Segment Start: EXCERPTED DATA
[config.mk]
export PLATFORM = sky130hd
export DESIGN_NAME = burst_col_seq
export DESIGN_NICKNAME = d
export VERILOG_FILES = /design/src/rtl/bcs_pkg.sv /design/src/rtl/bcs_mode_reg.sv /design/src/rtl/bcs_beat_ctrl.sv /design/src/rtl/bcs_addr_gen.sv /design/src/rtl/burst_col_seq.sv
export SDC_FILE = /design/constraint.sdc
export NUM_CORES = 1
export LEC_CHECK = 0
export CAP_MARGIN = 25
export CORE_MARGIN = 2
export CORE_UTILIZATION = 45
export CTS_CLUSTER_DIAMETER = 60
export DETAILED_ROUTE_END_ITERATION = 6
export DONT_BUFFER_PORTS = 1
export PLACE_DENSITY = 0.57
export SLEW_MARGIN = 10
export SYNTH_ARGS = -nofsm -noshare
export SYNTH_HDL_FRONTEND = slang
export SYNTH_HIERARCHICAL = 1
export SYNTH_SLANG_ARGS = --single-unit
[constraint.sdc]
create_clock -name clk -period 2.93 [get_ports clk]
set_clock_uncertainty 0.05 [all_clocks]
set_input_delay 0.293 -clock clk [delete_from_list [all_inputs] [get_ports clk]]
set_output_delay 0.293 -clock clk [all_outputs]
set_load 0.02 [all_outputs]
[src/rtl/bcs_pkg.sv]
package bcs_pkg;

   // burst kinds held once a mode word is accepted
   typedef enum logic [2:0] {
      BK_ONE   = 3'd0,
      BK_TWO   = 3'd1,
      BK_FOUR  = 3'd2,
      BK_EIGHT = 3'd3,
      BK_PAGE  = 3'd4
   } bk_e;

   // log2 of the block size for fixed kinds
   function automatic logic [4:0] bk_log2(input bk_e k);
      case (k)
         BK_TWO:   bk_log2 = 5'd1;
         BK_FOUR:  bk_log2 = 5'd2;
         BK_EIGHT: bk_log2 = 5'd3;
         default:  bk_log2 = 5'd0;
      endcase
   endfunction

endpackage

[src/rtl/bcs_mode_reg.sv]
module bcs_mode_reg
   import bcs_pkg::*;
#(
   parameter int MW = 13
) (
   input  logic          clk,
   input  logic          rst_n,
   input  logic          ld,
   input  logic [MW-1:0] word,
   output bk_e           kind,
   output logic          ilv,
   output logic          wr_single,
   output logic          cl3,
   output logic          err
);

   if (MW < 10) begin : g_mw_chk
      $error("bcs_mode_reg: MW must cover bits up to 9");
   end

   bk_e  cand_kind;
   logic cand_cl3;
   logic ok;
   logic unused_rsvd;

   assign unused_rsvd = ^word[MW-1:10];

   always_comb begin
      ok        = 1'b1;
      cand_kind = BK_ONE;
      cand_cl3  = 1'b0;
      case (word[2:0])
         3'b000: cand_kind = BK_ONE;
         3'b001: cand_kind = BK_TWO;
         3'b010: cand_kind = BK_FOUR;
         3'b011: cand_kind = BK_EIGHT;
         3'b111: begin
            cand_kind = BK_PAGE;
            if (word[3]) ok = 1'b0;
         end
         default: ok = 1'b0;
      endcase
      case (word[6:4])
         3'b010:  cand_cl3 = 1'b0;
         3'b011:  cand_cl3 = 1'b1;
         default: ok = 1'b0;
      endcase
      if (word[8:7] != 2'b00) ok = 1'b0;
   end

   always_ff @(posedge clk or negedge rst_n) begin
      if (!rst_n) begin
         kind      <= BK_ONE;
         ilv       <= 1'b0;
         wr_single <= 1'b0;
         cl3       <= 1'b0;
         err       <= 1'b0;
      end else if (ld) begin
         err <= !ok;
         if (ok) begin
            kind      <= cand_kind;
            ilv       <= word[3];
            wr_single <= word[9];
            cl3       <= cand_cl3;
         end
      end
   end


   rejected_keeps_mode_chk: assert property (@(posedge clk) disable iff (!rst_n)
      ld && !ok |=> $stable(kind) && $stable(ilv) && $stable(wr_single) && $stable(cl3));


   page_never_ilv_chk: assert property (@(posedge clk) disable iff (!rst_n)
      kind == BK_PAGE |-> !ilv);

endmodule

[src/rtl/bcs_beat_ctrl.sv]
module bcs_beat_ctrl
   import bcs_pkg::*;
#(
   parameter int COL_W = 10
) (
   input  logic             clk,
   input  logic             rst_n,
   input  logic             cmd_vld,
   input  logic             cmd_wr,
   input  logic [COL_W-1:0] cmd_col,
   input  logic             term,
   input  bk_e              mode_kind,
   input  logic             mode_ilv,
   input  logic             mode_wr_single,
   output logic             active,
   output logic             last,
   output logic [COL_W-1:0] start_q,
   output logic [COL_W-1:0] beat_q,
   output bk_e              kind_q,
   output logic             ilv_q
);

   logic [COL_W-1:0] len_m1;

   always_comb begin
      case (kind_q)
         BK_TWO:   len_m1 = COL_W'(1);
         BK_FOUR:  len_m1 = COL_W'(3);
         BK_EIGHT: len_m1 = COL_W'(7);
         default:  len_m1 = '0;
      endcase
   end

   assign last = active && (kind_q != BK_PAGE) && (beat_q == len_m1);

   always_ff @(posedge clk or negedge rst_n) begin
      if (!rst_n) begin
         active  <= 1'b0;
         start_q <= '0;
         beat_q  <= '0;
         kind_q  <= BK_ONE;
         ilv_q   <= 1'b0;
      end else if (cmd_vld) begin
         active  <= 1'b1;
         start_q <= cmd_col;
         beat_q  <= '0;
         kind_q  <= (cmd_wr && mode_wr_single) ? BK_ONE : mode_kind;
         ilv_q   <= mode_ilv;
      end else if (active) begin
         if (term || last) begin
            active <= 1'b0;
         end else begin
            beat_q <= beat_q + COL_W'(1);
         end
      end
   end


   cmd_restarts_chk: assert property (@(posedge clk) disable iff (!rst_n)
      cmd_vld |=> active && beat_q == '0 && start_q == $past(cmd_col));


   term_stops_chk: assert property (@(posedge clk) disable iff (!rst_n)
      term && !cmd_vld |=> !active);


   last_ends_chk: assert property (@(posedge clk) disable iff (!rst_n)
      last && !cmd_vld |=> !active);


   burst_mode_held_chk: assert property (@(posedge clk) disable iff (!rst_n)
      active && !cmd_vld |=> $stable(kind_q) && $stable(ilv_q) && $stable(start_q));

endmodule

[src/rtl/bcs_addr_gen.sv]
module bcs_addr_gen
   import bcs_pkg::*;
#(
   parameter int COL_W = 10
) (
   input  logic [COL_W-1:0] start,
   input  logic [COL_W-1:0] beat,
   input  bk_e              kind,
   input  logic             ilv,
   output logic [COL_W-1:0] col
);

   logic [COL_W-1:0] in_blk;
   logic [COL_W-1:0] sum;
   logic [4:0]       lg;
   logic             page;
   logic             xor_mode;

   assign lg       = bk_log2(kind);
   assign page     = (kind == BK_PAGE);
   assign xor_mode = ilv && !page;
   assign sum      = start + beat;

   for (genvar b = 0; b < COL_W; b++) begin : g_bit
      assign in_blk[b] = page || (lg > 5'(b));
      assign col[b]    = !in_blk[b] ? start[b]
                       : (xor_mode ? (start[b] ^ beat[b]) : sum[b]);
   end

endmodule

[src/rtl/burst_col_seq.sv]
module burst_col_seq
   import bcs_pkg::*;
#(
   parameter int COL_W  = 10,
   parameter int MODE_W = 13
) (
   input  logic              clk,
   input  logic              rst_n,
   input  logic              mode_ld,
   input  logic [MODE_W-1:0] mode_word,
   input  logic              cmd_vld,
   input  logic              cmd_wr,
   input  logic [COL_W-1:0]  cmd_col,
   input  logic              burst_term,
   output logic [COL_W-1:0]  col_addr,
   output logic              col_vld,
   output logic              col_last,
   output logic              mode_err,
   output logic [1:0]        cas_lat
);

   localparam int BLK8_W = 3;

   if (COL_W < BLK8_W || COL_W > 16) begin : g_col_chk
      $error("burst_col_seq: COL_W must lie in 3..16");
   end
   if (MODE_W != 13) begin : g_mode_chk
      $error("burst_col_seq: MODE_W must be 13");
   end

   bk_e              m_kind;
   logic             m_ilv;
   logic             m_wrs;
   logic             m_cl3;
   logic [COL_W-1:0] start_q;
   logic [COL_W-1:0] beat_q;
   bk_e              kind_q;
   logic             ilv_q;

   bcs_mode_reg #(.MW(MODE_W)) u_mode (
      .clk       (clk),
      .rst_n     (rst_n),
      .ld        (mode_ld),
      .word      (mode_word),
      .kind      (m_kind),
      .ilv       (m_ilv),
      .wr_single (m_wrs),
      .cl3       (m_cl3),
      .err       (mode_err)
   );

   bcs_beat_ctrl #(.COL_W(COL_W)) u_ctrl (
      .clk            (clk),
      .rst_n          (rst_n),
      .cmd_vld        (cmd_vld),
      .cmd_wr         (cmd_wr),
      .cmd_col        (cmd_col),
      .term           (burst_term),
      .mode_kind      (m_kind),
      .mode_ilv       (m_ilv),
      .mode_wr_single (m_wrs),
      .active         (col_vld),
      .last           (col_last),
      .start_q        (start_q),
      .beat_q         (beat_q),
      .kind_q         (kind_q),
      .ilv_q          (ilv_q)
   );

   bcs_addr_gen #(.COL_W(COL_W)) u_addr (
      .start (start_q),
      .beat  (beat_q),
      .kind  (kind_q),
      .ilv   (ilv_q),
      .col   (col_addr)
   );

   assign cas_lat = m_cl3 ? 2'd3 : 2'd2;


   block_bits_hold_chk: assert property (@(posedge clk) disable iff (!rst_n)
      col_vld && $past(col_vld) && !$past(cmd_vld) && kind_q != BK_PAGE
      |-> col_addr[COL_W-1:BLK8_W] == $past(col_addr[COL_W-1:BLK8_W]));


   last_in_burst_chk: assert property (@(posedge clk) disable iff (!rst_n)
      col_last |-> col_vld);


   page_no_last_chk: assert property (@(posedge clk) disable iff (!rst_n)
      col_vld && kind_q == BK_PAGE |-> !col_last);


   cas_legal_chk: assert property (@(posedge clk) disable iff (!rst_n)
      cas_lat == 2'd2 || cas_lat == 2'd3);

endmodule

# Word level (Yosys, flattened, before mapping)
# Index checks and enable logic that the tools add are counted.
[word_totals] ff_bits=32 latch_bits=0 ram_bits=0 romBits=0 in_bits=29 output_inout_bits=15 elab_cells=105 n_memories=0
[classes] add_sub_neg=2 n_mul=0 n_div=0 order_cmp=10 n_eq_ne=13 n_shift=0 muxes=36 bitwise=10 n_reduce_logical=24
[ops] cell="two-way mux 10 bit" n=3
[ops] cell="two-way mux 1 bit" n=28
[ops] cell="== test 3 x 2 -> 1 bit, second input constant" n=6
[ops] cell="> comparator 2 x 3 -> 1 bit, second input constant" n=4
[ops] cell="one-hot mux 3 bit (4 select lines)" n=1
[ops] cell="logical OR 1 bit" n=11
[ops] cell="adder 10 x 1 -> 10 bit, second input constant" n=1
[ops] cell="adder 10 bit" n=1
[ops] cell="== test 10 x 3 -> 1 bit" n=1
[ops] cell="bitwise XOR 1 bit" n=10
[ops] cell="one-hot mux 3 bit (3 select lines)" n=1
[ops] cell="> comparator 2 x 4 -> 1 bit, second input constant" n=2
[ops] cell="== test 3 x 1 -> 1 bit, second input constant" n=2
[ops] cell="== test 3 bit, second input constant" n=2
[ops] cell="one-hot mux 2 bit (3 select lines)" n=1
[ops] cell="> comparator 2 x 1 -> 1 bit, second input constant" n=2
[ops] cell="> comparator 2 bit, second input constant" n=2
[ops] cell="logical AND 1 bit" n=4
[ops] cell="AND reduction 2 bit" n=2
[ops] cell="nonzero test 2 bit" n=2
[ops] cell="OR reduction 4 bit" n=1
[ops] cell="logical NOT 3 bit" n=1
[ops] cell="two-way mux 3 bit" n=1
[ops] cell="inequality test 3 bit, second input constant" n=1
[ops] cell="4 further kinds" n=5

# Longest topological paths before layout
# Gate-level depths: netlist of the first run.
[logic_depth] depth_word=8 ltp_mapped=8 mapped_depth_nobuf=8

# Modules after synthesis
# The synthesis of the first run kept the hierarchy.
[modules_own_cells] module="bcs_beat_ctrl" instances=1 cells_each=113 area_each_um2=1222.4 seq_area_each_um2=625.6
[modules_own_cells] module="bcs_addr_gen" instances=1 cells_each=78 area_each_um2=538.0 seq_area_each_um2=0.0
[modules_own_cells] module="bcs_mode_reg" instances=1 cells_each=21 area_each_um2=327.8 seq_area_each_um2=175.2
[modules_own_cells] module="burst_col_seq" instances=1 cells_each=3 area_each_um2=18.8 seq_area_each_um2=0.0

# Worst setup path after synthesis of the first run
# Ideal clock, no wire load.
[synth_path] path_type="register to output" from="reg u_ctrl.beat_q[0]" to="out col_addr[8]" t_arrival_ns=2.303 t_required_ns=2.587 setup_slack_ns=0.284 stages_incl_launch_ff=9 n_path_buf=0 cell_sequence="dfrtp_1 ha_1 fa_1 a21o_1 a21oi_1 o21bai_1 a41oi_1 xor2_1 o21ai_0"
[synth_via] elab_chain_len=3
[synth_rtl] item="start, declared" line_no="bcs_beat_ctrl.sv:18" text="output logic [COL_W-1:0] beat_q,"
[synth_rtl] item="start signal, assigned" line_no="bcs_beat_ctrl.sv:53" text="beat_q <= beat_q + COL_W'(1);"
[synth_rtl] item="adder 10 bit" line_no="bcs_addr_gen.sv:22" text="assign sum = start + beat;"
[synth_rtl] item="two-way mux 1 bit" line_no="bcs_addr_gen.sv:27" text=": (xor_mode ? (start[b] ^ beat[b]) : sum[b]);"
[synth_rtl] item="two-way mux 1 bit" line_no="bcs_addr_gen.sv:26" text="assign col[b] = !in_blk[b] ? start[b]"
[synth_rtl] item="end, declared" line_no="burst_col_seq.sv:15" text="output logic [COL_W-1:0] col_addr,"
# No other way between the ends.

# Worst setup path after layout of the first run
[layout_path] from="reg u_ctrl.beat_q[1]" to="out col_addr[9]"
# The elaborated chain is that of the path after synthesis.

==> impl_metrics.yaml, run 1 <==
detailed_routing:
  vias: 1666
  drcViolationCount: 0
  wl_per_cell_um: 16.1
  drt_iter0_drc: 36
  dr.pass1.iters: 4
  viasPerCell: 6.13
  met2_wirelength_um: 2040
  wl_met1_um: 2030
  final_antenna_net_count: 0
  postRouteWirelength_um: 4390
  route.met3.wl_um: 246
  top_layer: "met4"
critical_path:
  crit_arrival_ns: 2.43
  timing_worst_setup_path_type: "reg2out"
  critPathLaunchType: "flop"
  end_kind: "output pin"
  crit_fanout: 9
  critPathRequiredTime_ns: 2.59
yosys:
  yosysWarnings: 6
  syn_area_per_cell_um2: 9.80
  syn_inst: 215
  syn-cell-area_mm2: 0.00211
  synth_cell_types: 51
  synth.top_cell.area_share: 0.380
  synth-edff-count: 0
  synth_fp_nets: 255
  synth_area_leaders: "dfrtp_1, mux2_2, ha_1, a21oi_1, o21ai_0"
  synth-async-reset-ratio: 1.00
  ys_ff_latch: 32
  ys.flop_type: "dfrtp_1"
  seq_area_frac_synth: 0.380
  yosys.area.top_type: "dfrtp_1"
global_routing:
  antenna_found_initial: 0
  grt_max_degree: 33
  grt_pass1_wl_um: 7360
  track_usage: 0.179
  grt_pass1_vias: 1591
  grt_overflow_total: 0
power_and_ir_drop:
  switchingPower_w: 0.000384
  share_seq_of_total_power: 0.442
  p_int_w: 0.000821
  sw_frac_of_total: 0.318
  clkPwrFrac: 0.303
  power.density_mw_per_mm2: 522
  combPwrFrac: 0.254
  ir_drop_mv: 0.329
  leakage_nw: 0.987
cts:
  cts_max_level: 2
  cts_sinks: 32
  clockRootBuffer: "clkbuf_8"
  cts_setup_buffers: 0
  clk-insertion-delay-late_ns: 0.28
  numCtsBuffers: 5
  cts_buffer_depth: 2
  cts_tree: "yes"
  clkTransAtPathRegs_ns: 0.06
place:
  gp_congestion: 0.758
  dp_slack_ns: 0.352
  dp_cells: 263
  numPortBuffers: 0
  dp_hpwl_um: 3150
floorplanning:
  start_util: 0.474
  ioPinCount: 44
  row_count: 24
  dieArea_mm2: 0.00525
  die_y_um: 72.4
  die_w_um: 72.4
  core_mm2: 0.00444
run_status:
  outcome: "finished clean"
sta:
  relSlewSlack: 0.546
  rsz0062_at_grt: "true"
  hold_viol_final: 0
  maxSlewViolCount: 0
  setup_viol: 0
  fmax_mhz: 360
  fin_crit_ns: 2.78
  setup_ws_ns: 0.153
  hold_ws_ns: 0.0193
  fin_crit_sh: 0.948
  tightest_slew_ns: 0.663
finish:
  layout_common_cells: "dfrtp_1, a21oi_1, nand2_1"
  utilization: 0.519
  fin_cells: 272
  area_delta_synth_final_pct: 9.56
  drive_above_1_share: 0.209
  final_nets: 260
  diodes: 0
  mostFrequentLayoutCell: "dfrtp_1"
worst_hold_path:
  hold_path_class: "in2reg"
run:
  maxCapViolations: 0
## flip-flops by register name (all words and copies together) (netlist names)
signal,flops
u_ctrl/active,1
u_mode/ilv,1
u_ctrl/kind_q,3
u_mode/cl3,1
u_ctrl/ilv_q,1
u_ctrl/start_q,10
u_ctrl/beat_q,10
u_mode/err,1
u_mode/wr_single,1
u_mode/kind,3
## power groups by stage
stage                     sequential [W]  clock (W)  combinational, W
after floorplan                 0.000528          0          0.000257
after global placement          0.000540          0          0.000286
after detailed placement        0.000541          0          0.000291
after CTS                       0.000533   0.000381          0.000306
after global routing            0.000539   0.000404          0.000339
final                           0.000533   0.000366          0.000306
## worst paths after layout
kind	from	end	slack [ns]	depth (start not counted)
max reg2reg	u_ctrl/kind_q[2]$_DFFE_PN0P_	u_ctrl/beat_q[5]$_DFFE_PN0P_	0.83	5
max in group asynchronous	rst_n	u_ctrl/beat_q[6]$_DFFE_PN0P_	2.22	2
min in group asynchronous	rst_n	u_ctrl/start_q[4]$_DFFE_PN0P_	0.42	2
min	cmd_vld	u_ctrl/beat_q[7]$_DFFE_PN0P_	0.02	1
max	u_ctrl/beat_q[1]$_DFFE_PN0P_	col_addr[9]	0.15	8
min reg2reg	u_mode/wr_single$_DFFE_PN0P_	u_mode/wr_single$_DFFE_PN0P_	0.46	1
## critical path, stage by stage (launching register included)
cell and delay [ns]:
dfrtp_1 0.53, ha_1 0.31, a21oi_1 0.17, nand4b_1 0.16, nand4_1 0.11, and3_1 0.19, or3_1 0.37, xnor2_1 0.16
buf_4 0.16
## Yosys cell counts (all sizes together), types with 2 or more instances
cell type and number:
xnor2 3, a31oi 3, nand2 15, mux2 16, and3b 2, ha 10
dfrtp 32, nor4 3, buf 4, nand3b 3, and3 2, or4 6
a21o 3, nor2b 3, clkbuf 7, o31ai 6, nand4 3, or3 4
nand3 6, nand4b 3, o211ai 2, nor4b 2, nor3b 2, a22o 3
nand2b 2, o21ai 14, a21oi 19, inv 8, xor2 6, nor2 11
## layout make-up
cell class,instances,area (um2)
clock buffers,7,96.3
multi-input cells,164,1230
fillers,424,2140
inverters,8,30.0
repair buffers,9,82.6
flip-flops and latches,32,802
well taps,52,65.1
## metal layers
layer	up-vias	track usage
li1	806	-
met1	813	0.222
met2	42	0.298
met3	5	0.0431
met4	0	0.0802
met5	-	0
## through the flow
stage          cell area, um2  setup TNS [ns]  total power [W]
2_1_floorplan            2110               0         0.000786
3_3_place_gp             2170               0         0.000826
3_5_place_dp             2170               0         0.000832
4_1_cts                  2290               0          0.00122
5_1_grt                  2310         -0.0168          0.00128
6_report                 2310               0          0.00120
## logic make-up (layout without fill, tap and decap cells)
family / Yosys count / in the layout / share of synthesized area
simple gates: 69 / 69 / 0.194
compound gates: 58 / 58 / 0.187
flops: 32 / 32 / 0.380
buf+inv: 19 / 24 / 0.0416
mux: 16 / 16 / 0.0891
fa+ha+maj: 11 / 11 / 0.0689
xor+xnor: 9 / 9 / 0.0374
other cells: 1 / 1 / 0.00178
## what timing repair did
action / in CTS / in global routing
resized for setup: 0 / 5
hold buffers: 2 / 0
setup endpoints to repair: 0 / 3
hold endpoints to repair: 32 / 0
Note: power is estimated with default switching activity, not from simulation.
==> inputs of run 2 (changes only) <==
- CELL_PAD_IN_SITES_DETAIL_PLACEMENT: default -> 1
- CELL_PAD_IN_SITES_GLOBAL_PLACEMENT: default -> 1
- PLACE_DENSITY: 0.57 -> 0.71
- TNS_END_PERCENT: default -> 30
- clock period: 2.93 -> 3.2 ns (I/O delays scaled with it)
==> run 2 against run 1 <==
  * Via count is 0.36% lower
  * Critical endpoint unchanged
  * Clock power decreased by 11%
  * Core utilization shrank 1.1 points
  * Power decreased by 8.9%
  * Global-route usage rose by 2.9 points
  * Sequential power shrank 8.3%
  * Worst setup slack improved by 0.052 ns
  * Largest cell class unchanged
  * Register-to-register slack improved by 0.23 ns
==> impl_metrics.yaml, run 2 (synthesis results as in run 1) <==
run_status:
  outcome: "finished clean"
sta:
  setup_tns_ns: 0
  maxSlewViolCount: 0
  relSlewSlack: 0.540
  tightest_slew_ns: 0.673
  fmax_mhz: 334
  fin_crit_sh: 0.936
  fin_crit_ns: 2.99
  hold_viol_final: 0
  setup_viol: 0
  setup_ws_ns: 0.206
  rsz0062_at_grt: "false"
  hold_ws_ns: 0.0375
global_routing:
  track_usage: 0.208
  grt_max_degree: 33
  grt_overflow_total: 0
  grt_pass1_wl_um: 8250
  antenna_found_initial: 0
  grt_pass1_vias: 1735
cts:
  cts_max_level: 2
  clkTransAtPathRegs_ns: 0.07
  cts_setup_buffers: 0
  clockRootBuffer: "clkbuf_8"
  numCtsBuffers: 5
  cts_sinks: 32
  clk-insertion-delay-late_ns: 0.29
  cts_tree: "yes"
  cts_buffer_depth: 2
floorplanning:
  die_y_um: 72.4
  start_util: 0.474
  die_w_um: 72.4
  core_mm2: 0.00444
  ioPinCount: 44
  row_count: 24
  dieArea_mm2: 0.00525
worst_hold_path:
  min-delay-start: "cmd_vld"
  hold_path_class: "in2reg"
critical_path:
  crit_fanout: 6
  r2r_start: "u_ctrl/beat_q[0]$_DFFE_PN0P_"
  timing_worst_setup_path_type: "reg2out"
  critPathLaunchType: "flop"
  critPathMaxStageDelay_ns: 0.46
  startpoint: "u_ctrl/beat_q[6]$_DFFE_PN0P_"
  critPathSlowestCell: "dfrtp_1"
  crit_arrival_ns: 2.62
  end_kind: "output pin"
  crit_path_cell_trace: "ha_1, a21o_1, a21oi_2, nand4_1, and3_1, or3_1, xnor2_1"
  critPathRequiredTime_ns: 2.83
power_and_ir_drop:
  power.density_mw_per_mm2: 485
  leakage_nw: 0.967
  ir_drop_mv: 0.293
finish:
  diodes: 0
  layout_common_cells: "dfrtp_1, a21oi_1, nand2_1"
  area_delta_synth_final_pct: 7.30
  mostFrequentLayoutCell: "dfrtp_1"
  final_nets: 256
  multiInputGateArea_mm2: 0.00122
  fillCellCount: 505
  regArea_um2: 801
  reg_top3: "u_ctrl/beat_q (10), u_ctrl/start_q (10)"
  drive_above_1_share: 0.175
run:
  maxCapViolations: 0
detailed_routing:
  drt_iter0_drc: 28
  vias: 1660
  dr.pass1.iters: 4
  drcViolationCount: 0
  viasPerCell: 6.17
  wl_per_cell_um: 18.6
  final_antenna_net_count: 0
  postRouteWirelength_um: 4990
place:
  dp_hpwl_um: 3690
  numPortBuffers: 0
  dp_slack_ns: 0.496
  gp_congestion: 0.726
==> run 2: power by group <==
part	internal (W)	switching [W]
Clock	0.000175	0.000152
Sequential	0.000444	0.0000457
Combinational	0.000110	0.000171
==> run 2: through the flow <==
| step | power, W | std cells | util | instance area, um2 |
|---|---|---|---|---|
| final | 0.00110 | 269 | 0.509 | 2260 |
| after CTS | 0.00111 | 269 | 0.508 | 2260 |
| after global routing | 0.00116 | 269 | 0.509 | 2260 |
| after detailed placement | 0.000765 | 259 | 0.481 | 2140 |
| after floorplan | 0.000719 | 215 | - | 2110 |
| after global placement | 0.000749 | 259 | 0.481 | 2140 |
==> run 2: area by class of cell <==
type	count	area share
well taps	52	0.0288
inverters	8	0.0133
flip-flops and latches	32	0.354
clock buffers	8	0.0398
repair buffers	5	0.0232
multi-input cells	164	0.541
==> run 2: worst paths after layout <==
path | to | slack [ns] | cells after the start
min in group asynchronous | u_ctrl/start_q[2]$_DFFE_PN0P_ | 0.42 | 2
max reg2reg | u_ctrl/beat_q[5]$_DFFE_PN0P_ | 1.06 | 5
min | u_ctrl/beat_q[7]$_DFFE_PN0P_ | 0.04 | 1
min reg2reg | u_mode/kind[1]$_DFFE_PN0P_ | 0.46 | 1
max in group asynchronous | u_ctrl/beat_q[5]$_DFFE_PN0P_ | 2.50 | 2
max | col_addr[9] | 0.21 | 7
Segment End: EXCERPTED DATA
| EXERCISE PROMPT |
Using the data above, extract exactly the lines from the one that holds "comparator 2 x 1" to the one that holds "# Gate-level depths: netlist", both ends included, and no others.

| ANSWER SECTION |
[ops] cell="> comparator 2 x 1 -> 1 bit, second input constant" n=2
[ops] cell="> comparator 2 bit, second input constant" n=2
[ops] cell="logical AND 1 bit" n=4
[ops] cell="AND reduction 2 bit" n=2
[ops] cell="nonzero test 2 bit" n=2
[ops] cell="OR reduction 4 bit" n=1
[ops] cell="logical NOT 3 bit" n=1
[ops] cell="two-way mux 3 bit" n=1
[ops] cell="inequality test 3 bit, second input constant" n=1
[ops] cell="4 further kinds" n=5

# Longest topological paths before layout
# Gate-level depths: netlist of the first run.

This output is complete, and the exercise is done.